Find every line in the records below that holds the word "Critical", and copy it out.

**DATASET EXTRACT**
..............................

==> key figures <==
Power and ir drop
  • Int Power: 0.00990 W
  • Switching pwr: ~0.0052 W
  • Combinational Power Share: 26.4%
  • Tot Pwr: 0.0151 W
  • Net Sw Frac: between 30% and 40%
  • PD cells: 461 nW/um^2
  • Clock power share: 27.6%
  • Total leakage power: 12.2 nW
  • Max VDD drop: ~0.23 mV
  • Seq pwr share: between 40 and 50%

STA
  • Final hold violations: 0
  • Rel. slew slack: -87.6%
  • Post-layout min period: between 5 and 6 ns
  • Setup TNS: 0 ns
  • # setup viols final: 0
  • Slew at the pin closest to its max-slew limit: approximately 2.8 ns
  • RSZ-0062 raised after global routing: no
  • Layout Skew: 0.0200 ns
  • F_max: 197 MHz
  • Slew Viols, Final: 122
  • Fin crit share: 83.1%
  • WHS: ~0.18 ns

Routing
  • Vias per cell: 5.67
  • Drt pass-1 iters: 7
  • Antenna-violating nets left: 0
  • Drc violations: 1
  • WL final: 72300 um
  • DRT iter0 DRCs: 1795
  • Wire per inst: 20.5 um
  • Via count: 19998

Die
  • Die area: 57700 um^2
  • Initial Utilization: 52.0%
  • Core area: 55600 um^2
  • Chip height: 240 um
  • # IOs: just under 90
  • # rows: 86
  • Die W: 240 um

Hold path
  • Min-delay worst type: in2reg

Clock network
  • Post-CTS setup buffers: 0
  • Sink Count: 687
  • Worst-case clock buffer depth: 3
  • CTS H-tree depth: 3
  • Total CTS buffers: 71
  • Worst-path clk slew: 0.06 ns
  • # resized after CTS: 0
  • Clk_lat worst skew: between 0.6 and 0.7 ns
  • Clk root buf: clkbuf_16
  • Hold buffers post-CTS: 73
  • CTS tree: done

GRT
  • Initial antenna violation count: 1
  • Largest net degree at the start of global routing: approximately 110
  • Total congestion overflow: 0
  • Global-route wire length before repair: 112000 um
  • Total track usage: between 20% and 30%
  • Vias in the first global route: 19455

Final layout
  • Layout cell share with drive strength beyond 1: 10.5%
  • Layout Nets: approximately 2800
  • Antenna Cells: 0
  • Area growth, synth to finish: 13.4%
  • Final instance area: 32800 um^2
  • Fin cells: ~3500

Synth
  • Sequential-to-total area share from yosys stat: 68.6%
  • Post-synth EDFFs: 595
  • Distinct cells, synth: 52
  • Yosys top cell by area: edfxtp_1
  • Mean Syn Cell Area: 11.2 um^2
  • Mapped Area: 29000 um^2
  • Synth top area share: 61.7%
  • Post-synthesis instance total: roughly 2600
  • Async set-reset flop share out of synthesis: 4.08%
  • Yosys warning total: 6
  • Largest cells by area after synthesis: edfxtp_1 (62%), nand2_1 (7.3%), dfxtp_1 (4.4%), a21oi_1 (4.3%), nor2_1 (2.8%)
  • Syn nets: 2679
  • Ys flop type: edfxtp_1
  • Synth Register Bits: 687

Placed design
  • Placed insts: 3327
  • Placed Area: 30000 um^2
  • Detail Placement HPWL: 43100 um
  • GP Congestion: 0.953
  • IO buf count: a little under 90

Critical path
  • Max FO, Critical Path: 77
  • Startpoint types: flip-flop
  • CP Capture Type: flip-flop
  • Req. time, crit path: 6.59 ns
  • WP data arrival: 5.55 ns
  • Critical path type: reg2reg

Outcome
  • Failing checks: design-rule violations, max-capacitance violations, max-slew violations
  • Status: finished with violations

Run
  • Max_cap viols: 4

..............................

**ANSWER SPACE**
Critical path
  • Max FO, Critical Path: 77
  • Critical path type: reg2reg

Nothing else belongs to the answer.